Sarcoidosis with Arteriovenous Malformation in a 15-Year-Old Girl - The Rarest of the Rare.

Frontiers in pediatrics

Iman Qaiser, Kanwal Nayani, Shakeel Ahmed, Rehan Ali, Mehnaz Atiq

Affiliations

  1. Medical College, Aga Khan University , Karachi , Pakistan.
  2. Department of Pediatrics, Aga Khan University , Karachi , Pakistan.

PMID: 26442237 PMCID: PMC4585201 DOI: 10.3389/fped.2015.00077

Abstract

INTRODUCTION: Sarcoidosis is an uncommon multi-system disorder with many possible complications. Arteriovenous malformations (AVMs) are a rare vascular complication of sarcoidosis.

CASE DESCRIPTION: A 15-year-old girl presented to the Pediatric Clinic at AKUH with pulmonary, hepatic, joint, and skin manifestations. Physical examination and investigations pointed toward sarcoidosis, including raised erythrocyte sedimentation rate, angiotensin converting enzyme (ACE), and alanine transaminase (ALT). An incidental finding of pulmonary arteriovenous malformation (PAVM) was noticed on echocardiography. She responded to oral corticosteroids, her ACE and ALT levels improved. There was lack of indication for pulmonary angio-embolization for her PAVM. On a 3-year follow-up, her condition improved and she is clinically well.
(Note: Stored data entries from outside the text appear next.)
### src/rtl/block_luma_mean_pkg.sv
// Shared sizing helpers and the zone result record for block_luma_mean.
// The zmax field exists only when BLOCK_MAX_EN is defined.
package blm_pkg;

    function automatic int acc_w(input int blk_w_log2, input int blk_h_log2);
        return 8 + blk_w_log2 + blk_h_log2;
    endfunction

    function automatic int zone_cols(input int img_w, input int blk_w_log2);
        return img_w >> blk_w_log2;
    endfunction

    function automatic int zone_rows(input int img_h, input int blk_h_log2);
        return img_h >> blk_h_log2;
    endfunction

    function automatic int shift_amt(input int blk_w_log2, input int blk_h_log2);
        return blk_w_log2 + blk_h_log2;
    endfunction

    typedef struct packed {
        logic       valid;
        logic [7:0] data;
        logic [7:0] col;
        logic [7:0] row;
        logic       done;
`ifdef BLOCK_MAX_EN
        logic [7:0] zmax;
`endif
    } zone_result_t;

endpackage

### src/rtl/block_luma_mean_if.sv
// Pixel-in / gamma-ROM / zone-result bundle. The mean_max member exists only
// when BLOCK_MAX_EN is defined. No handshake: pixels stream one per clock under
// pix_de, and mean_valid is a one-cycle strobe with no back-pressure.
interface block_luma_mean_if;
    logic       pix_vs;
    logic       pix_de;
    logic [7:0] pix_y;
    logic [7:0] gamma_addr;
    logic [7:0] gamma_data;
    logic       mean_valid;
    logic [7:0] mean_data;
    logic [7:0] mean_col;
    logic [7:0] mean_row;
    logic       frame_done;
`ifdef BLOCK_MAX_EN
    logic [7:0] mean_max;
`endif

    modport master (
        output pix_vs, pix_de, pix_y, gamma_data,
        input  gamma_addr, mean_valid, mean_data, mean_col, mean_row, frame_done
`ifdef BLOCK_MAX_EN
        , input mean_max
`endif
    );

    modport slave (
        input  pix_vs, pix_de, pix_y, gamma_data,
        output gamma_addr, mean_valid, mean_data, mean_col, mean_row, frame_done
`ifdef BLOCK_MAX_EN
        , output mean_max
`endif
    );
endinterface

### src/rtl/block_luma_mean_sync_delay.sv
// Delays {vs, de} by DEPTH clocks so the syncs line up with gamma ROM data.
module blm_sync_delay #(
    parameter int DEPTH = 2
) (
    input  logic clk,
    input  logic rst,
    input  logic vs_i,
    input  logic de_i,
    output logic vs_o,
    output logic de_o
);
    logic [1:0] pipe_q [DEPTH];

    always_ff @(posedge clk) begin
        if (rst) begin
            for (int i = 0; i < DEPTH; i++) pipe_q[i] <= '0;
        end else begin
            pipe_q[0] <= {vs_i, de_i};
            for (int i = 1; i < DEPTH; i++) pipe_q[i] <= pipe_q[i-1];
        end
    end

    assign {vs_o, de_o} = pipe_q[DEPTH-1];
endmodule

### src/rtl/block_luma_mean.sv
// Per-zone mean of gamma-corrected luma, one result per BLK_W x BLK_H zone in raster order.
// Define BLOCK_MAX_EN to also report the per-zone maximum on mean_max.
module block_luma_mean
    import blm_pkg::*;
#(
    parameter int IMG_W      = 1024,
    parameter int IMG_H      = 768,
    parameter int BLK_W_LOG2 = 6,
    parameter int BLK_H_LOG2 = 6,
    parameter int ROM_LAT    = 2
) (
    input logic clk,
    input logic rst,
    block_luma_mean_if.slave bus
);
    localparam int ACC_W = acc_w(BLK_W_LOG2, BLK_H_LOG2);
    localparam int COLS  = zone_cols(IMG_W, BLK_W_LOG2);
    localparam int ROWS  = zone_rows(IMG_H, BLK_H_LOG2);
    localparam int SHIFT = shift_amt(BLK_W_LOG2, BLK_H_LOG2);
    localparam int XW    = $clog2(IMG_W + 1);
    localparam int YW    = $clog2(IMG_H + 1);
    localparam int CW    = (COLS > 1) ? $clog2(COLS) : 1;

    logic             d_vs, d_de;
    logic             d_vs_q, d_de_q, active_q;
    logic [XW-1:0]    x_q, x_d;
    logic [YW-1:0]    y_q, y_d;
    logic [ACC_W-1:0] acc_q [COLS];
    logic [ACC_W-1:0] acc_sum;
    logic [CW-1:0]    col_idx;
    logic             vs_rise, de_fall, pix_ok, zone_end, last_zone;
    zone_result_t     res_q, res_d;

    blm_sync_delay #(.DEPTH(ROM_LAT)) u_sync_delay (
        .clk  (clk),
        .rst  (rst),
        .vs_i (bus.pix_vs),
        .de_i (bus.pix_de),
        .vs_o (d_vs),
        .de_o (d_de)
    );

    assign bus.gamma_addr = bus.pix_y;

    // A sync edge landing on an active pixel discards that pixel.
    assign vs_rise   = d_vs & ~d_vs_q;
    assign de_fall   = ~d_de & d_de_q;
    assign pix_ok    = active_q & d_de & ~vs_rise
                       & (x_q < XW'(IMG_W)) & (y_q < YW'(IMG_H));
    assign col_idx   = CW'(x_q >> BLK_W_LOG2);
    assign zone_end  = pix_ok & (&x_q[BLK_W_LOG2-1:0]) & (&y_q[BLK_H_LOG2-1:0]);
    assign last_zone = (int'(col_idx) == COLS - 1) && (int'(y_q >> BLK_H_LOG2) == ROWS - 1);
    assign acc_sum   = acc_q[col_idx] + ACC_W'(bus.gamma_data);

`ifdef BLOCK_MAX_EN
    logic [7:0] max_q [COLS];
    logic [7:0] max_new;
    assign max_new = (bus.gamma_data > max_q[col_idx]) ? bus.gamma_data : max_q[col_idx];
`endif

    always_comb begin
        x_d = x_q;
        y_d = y_q;
        if (vs_rise) begin
            x_d = '0;
            y_d = '0;
        end else if (active_q) begin
            if (d_de) begin
                if (x_q < XW'(IMG_W)) x_d = x_q + 1'b1;
            end else if (de_fall) begin
                x_d = '0;
                if (y_q < YW'(IMG_H)) y_d = y_q + 1'b1;
            end
        end
    end

    always_comb begin
        res_d       = res_q;
        res_d.valid = 1'b0;
        res_d.done  = 1'b0;
        if (zone_end) begin
            res_d.valid = 1'b1;
            res_d.data  = 8'(acc_sum >> SHIFT);
            res_d.col   = 8'(col_idx);
            res_d.row   = 8'(y_q >> BLK_H_LOG2);
            res_d.done  = last_zone;
`ifdef BLOCK_MAX_EN
            res_d.zmax  = max_new;
`endif
        end
    end

    always_ff @(posedge clk) begin
        if (rst) begin
            d_vs_q   <= 1'b0;
            d_de_q   <= 1'b0;
            active_q <= 1'b0;
            x_q      <= '0;
            y_q      <= '0;
            res_q    <= '0;
            for (int c = 0; c < COLS; c++) acc_q[c] <= '0;
        end else begin
            d_vs_q <= d_vs;
            d_de_q <= d_de;
            x_q    <= x_d;
            y_q    <= y_d;
            res_q  <= res_d;
            if (vs_rise) active_q <= 1'b1;
            // The finishing pixel of a zone restarts its column accumulator at zero.
            for (int c = 0; c < COLS; c++) begin
                if (vs_rise) acc_q[c] <= '0;
                else if (pix_ok && col_idx == CW'(c)) acc_q[c] <= zone_end ? '0 : acc_sum;
            end
        end
    end

`ifdef BLOCK_MAX_EN
    always_ff @(posedge clk) begin
        for (int c = 0; c < COLS; c++) begin
            if (rst || vs_rise) max_q[c] <= '0;
            else if (pix_ok && col_idx == CW'(c)) max_q[c] <= zone_end ? 8'h00 : max_new;
        end
    end

    assign bus.mean_max = res_q.zmax;
`endif

    assign bus.mean_valid = res_q.valid;
    assign bus.mean_data  = res_q.data;
    assign bus.mean_col   = res_q.col;
    assign bus.mean_row   = res_q.row;
    assign bus.frame_done = res_q.done;
endmodule

### src/flat_wrapper.sv
// flat-port wrapper written by rule: the top's interface ports become plain ports
module block_luma_mean_flat import blm_pkg::*;
#(
    parameter int IMG_W      = 1024,
    parameter int IMG_H      = 768,
    parameter int BLK_W_LOG2 = 6,
    parameter int BLK_H_LOG2 = 6,
    parameter int ROM_LAT    = 2
)
  (clk, rst, bus_pix_vs, bus_pix_de, bus_pix_y, bus_gamma_data, bus_gamma_addr, bus_mean_valid, bus_mean_data, bus_mean_col, bus_mean_row, bus_frame_done);
  block_luma_mean_if bus_i ();
  input logic clk;
  input logic rst;
  input wire logic [$bits(bus_i.pix_vs)-1:0] bus_pix_vs;
  input wire logic [$bits(bus_i.pix_de)-1:0] bus_pix_de;
  input wire logic [$bits(bus_i.pix_y)-1:0] bus_pix_y;
  input wire logic [$bits(bus_i.gamma_data)-1:0] bus_gamma_data;
  output wire logic [$bits(bus_i.gamma_addr)-1:0] bus_gamma_addr;
  output wire logic [$bits(bus_i.mean_valid)-1:0] bus_mean_valid;
  output wire logic [$bits(bus_i.mean_data)-1:0] bus_mean_data;
  output wire logic [$bits(bus_i.mean_col)-1:0] bus_mean_col;
  output wire logic [$bits(bus_i.mean_row)-1:0] bus_mean_row;
  output wire logic [$bits(bus_i.frame_done)-1:0] bus_frame_done;
  assign bus_i.pix_vs = bus_pix_vs;
  assign bus_i.pix_de = bus_pix_de;
  assign bus_i.pix_y = bus_pix_y;
  assign bus_i.gamma_data = bus_gamma_data;
  assign bus_gamma_addr = bus_i.gamma_addr;
  assign bus_mean_valid = bus_i.mean_valid;
  assign bus_mean_data = bus_i.mean_data;
  assign bus_mean_col = bus_i.mean_col;
  assign bus_mean_row = bus_i.mean_row;
  assign bus_frame_done = bus_i.frame_done;
  block_luma_mean #(.IMG_W(IMG_W), .IMG_H(IMG_H), .BLK_W_LOG2(BLK_W_LOG2), .BLK_H_LOG2(BLK_H_LOG2), .ROM_LAT(ROM_LAT)) u_core (.clk(clk), .rst(rst), .bus(bus_i));
endmodule
### config.mk
export PLATFORM = sky130hd
export DESIGN_NAME = block_luma_mean_flat
export DESIGN_NICKNAME = d
export VERILOG_FILES = /design/src/rtl/block_luma_mean_pkg.sv /design/src/rtl/block_luma_mean_if.sv /design/src/rtl/block_luma_mean_sync_delay.sv /design/src/rtl/block_luma_mean.sv /design/src/flat_wrapper.sv
export SDC_FILE = /design/constraint.sdc
export NUM_CORES = 1
export LEC_CHECK = 0
export BUFFER_PORTS_ARGS = -buffer_cell sky130_fd_sc_hd__buf_2
export CAP_MARGIN = 30
export CORE_MARGIN = 2
export CORE_UTILIZATION = 50
export CTS_BUF_LIST = sky130_fd_sc_hd__clkbuf_4 sky130_fd_sc_hd__clkbuf_8 sky130_fd_sc_hd__clkbuf_16
export DETAILED_ROUTE_END_ITERATION = 10
export GPL_TIMING_DRIVEN = 0
export PLACE_DENSITY_LB_ADDON = 0.3
export SYNTH_ARGS = -nofsm -noshare
export SYNTH_HDL_FRONTEND = slang
export SYNTH_SLANG_ARGS = --single-unit
### constraint.sdc
create_clock -name clk -period 4.7 [get_ports clk]
set_input_delay 0.705 -clock clk [delete_from_list [all_inputs] [get_ports clk]]
set_output_delay 0.705 -clock clk [all_outputs]
set_load 0.1 [all_outputs]
Word level (Yosys, flattened, before mapping)
Memory sizes are Yosys's and may differ from the RTL's. A register that Yosys moved wholly into a read port is not among the register bits.
Cells that the tools add are included.
{"block": "classes", "add_sub_neg": 3, "n_lt_le_gt_ge": 2, "eq_ne": 18, "mux": 111, "bitwise_logic": 46, "reduce_logical": 25}
{"op": "20-bit two-way mux", "n": 33}
{"op": "1-bit two-way mux", "n": 70}
{"op": "4-bit == test, second input constant", "n": 9}
{"op": "1-bit OR", "n": 34}
{"op": "11-bit two-way mux", "n": 3}
{"op": "26-bit two-way mux", "n": 1}
{"op": "20-bit by 8-bit adder with 20-bit output", "n": 1}
{"op": "1-bit logical AND", "n": 17}
{"op": "4-bit by 3-bit == test with 1-bit output, second input constant", "n": 4}
{"op": "6-bit AND reduction", "n": 2}
{"op": "11-bit by 1-bit adder with 11-bit output, second input constant", "n": 1}
{"op": "11-bit < comparator, second input constant", "n": 1}
{"op": "10-bit by 1-bit adder with 10-bit output, second input constant", "n": 1}
{"op": "10-bit < comparator, second input constant", "n": 1}
{"op": "1-bit AND", "n": 8}
{"op": "4-bit by 1-bit == test with 1-bit output, second input constant", "n": 2}
{"op": "4-bit by 2-bit == test with 1-bit output, second input constant", "n": 2}
{"op": "4-bit two-way mux", "n": 2}
{"op": "4-bit zero test", "n": 1}
{"op": "2-bit two-way mux", "n": 2}
{"op": "1-bit inverter", "n": 4}
{"op": "4-bit AND reduction", "n": 1}
{"op": "2-bit OR reduction", "n": 2}
{"op": "3-bit AND reduction", "n": 1}
{"op": "2 further kinds", "n": 2}
{"block": "totals", "register_bits": 42, "mem_bits_rw": 324, "input_bits": 20, "out_inout_bits": 34, "wordCells": 217, "n_memories": 2}
{"name": "u_core.acc_q", "depth": 16, "width": 20, "rd": 1, "rd_clocked_by_memory_dff": 1, "write_ports": 16, "line_no": "block_luma_mean.sv:28", "text": "logic [ACC_W-1:0] acc_q [COLS];"}
{"name": "u_core.u_sync_delay.pipe_q", "depth": 2, "width": 2, "rd": 2, "rd_clocked_by_memory_dff": 0, "write_ports": 2, "line_no": "block_luma_mean_sync_delay.sv:12", "text": "logic [1:0] pipe_q [DEPTH];"}

Logic depth before layout (Yosys ltp)
{"block": "depth", "ltp_word": 12, "mapped_depth": 17, "depth_no_buf": 11}

Cells and area by module
A second synthesis with hierarchy kept.
{"block": "hier_totals", "hier_cells": 1193, "hier_area_um2": 16443.3}
{"module": "block_luma_mean", "instances": 1, "cells_each": 1185, "area_per_inst_um2": 16338.2, "seq_area_each_um2": 10530.1}
{"module": "blm_sync_delay", "instances": 1, "cells_each": 8, "area_per_inst_um2": 105.1, "seq_area_each_um2": 80.1}

Worst setup path after synthesis
No wires, ideal clock.
{"block": "synth_timing", "path_kind": "register to register", "startpoint": "register (tool-made name)", "endpoint": "memory u_core.acc_q[9][17] (netlist bit) (data pin)", "setup_time_ns": 0.261, "t_arrival_ns": 4.708, "t_required_ns": 4.439, "slack_ns": -0.269, "path_stages_with_launch": 17, "n_path_buf": 6, "period_less_slack_ns": 4.969, "cell_sequence": "dfxtp_1 buf_6 buf_12 buf_12 buf_6 buf_1 mux4_2 mux4_2 ha_1 nand2_1 or3b_2 a21o_1 a211o_2 and4bb_2 xor2_2 buf_4 nor2_1"}
{"element": "end: declaration", "line_no": "block_luma_mean.sv:28"}

==> flow_summary_export.csv <==
group,metric,value,unit
run_status,status,"finished, final reports clean",
placement,placed_area,0.0177,mm^2
pwr,internal-power,5.67,mW
logic_synthesis,synth_cells,1216,
critical_path,regToRegSetupSlack,0.07,ns
pwr,ir_drop,0.274,mV
detailed_routing,vias,10800,
clock_network,clk_path_buf_depth,3,
timing,tightest_slew,1.10,ns
finish,post-route-cell-area,0.0193,mm^2
finish,fin_nets,1360,
finish,num-fill-cells,2516,
detailed_routing,drc,0,
logic_synthesis,avgSynthCellArea,13.6,um^2
clock_network,clock_latency,0.53,ns
global_routing,grt_usage,0.264,
critical_path,startpoint_type,"flip-flop",
pwr,p_leak,6.89,nW
logic_synthesis,ys.flop_type,"edfxtp_1",
timing,maxClockFrequency,0.216,GHz
global_routing,grt_pass1_vias,10600,
timing,min_period,4.63,ns
pwr,switching_share,0.222,
global_routing,antenna_found_initial,0,
clock_network,h-tree-depth,2,
min_path,hp-class,"in2reg",
flow_run,maxCapViolCount,0,
critical_path,cp.arrival,4.89,ns
finish,area_growth,16.9,%
critical_path,crit_required,4.96,ns
placement,gp_congestion,0.902,
detailed_routing,postRouteAntennaNets,0,
detailed_routing,viasPerCell,5.98,
timing,fin_crit_sh,0.986,
logic_synthesis,synth_top_area_frac,0.583,
critical_path,cp_max_fo,10,
placement,place_inst,1720,
placement,hpwl,29900,um
finish,final_cells,1801,
clock_network,cts.clk_slew.worst_paths,0.06,ns
timing,rsz0062_at_grt,"yes",
logic_synthesis,ys_warn_count,0,
logic_synthesis,synth_area_leaders,"edfxtp_1 58%, mux4_2 8.7%, nor2_1 8.4%",
global_routing,grt_use_met1,0.373,
detailed_routing,wire_per_inst,24.6,um
floorplan,die_y,186,um
floorplan,ios,54,
timing,drv_slew,0,
detailed_routing,wl,44300,um
critical_path,crit_type,"reg2reg",
global_routing,busiest_layer,"met2",
floorplan,initial_core_util,0.507,
global_routing,grt_overflow,0,
critical_path,end_kind,"flip-flop",
logic_synthesis,synth_edf_count,320,
clock_network,clockRootBuffer,"clkbuf_16",
pwr,power_density,378,mW/mm^2
detailed_routing,drtIter0Drc,1400,
timing,finalSetupTns,0,ns
floorplan,die_width,186,um
pwr,clockPowerShare,0.416,
logic_synthesis,ys_types,62,
clock_network,cts_tree,"built",
pwr,pwr-share-seq,0.513,
clock_network,cts_made_buffers,38,
finish,final_cell_mix,"370 x nor2_1, 320 x edfxtp_1, 74 x nand2_1",
floorplan,num_rows,66,
pwr,p_sw,1.62,mW
floorplan,coreArea,0.0325,mm^2
floorplan,dieArea,0.0345,mm^2
finish,drive_above_1_share,0.201,
logic_synthesis,ys_ff_latch,370,
timing,maxSlewHeadroom,0.262,
logic_synthesis,yosysSeqAreaShare,0.643,
finish,diodes,0,
placement,io_buffers,37,
clock_network,clock_sinks,370,
global_routing,grt_max_degree,29,
timing,setup_viol,0,
global_routing,grt_first_pass_wirelength,65500,um
finish,mostFrequentLayoutCell,"nor2_1",
timing,hold_viol_final,0,
logic_synthesis,synth_area,0.0165,mm^2
logic_synthesis,async_reset_ff_frac,0,
pwr,power_frac_comb,0.071,
global_routing,grtUsageMet2,0.421,
logic_synthesis,yosysTopAreaCell,"edfxtp_1",
timing,finClkSkew,0.0107,ns
clock_network,holdBufCountCts,0,
detailed_routing,dr.pass1.iters,6,
global_routing,use_met3,0.0501,
## worst max-delay path, stage by stage (launching register included)
cell     delay (ns)
dfxtp_2        0.35
buf_12         0.15
buf_16         0.15
buf_12         0.17
mux4_2         0.55
mux4_2         0.52
ha_1           0.30
a21oi_1        0.10
or3b_2         0.53
a21o_1         0.24
a211o_4        0.42
nor4b_4        0.43
xnor2_4        0.20
buf_6          0.17
nor2_1         0.05
## synth_stat cells, types with 3 or more instances
cell type and instances:
nor2_1 370, edfxtp_1 320, nand2_1 75, mux4_2 64
clkbuf_1 52, dfxtp_1 50, nand3_1 25, buf_4 24
mux4_1 22, a21oi_1 19, nor2b_1 17, xnor2_1 12
xor2_1 12, mux2i_1 11, ha_1 10, buf_1 9
o21ai_0 9, or3_1 8, a221oi_1 7, a22o_1 7
a22oi_1 6, buf_2 6, a211oi_1 5, nand2b_1 5
and2_1 4, and3_1 4, nand4_1 4, a21o_1 3
buf_12 3, buf_6 3, inv_1 3, nand3b_1 3
nor3_1 3, or2_2 3, or3b_2 3
## state kept, by name, indices dropped and copies added (netlist names), named ones only
signal,count
u_core.acc_q,320
u_core.d_vs_q,1
u_core.x_q,11
u_core.bus.mean_row,4
u_core.bus.mean_col,4
u_core.u_sync_delay.pipe_q,4
u_core.bus.mean_valid,1
u_core.bus.frame_done,1
u_core.bus.mean_data,8
u_core.active_q,1
u_core.y_q,10
u_core.d_de_q,1
## stage by stage
stage,setup slack [ns],utilization,total power [mW],hold WS (ns)
CTS,0.0394,0.590,7.30,0.383
global route,-0.0170,0.593,7.49,0.385
detailed placement,-1.59,0.544,4.31,0.436
floorplan,0.0116,-,4.11,0.414
finish,0.0670,0.593,7.30,0.394
global placement,-1.58,0.531,4.24,0.426
## path summary, 6_finish.rpt
path,startpoint,to,cells after the start
min reg2reg,u_core.u_sync_delay.pipe_q[0][0],u_core.u_sync_delay.pipe_q[0][2],1
min,bus_pix_de,u_core.u_sync_delay.pipe_q[0][0],2
max,flip-flop,u_core.acc_q[2][19],14
max reg2reg,flip-flop,u_core.acc_q[2][19],14
## cell type report
class / instances / area, um^2 / area share
Timing Repair Buffer: 72 / 761 / 0.0394
Sequential cell: 370 / 10600 / 0.550
Tap cell: 442 / 553 / 0.0287
Inverter: 3 / 11.3 / 0.000584
Multi-Input combinational cell: 753 / 5490 / 0.285
Clock inverter: 11 / 81.3 / 0.00422
Buffer: 91 / 589 / 0.0306
Clock buffer: 59 / 1190 / 0.0615
## logic make-up (layout without fill, tap and decap cells)
logic type	count (synthesis)	in the layout	share of synthesized area
AND/OR/NAND/NOR	536	536	0.137
flip-flops	370	370	0.643
buffers and inverters	100	236	0.0330
multiplexers	97	97	0.129
AO/OA/AOI/OAI	73	73	0.0311
XOR/XNOR	28	28	0.0174
adder cells (fa/ha/maj)	11	11	0.00880
other	1	8	0.000227
## power groups by stage
| stage | Clock [mW] | Combinational [mW] | Sequential [mW] |
|---|---|---|---|
| 3_3_place_gp | 0 | 0.435 | 3.81 |
| 4_1_cts | 3.05 | 0.507 | 3.74 |
| 6_report | 3.03 | 0.518 | 3.74 |
| 5_1_grt | 3.19 | 0.546 | 3.75 |
| 2_1_floorplan | 0 | 0.309 | 3.80 |
| 3_5_place_dp | 0 | 0.495 | 3.81 |
## repair_timing
item                       CTS  global route
gates resized for setup     30            19
pin swaps                    3             3
gates cloned                 1             0
setup buffers                9             7
setup endpoints to repair  294           114
## metal layers
| metal | part of all wire | wire length (um) |
|---|---|---|
| met2 | 0.47 | 20900 |
| met3 | 0.10 | 4420 |
| met1 | 0.40 | 17700 |
| met5 | 0 | 0 |
| met4 | 0.028 | 1260 |
Note: power is estimated with default switching activity, not from simulation.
DISCUSSION: Pulmonary arteriovenous malformation is an extremely rare complication of sarcoidosis, especially among the pediatric population. Hence, this is the first reported case of its kind. The relation between sarcoidosis and PAVM is difficult to establish; however, there are some theories. This condition may be treated depending on the symptoms. Since our patient did not have any significant symptoms of PAVM, she was treated for the underlying disease, i.e., sarcoidosis.

CONCLUSION: While dealing with patients having multi-system disorders like sarcoidosis, one must be very vigilant so as not to miss out on any complication. Regular follow-up visits should be scheduled to rule out new complications and to monitor the past ones.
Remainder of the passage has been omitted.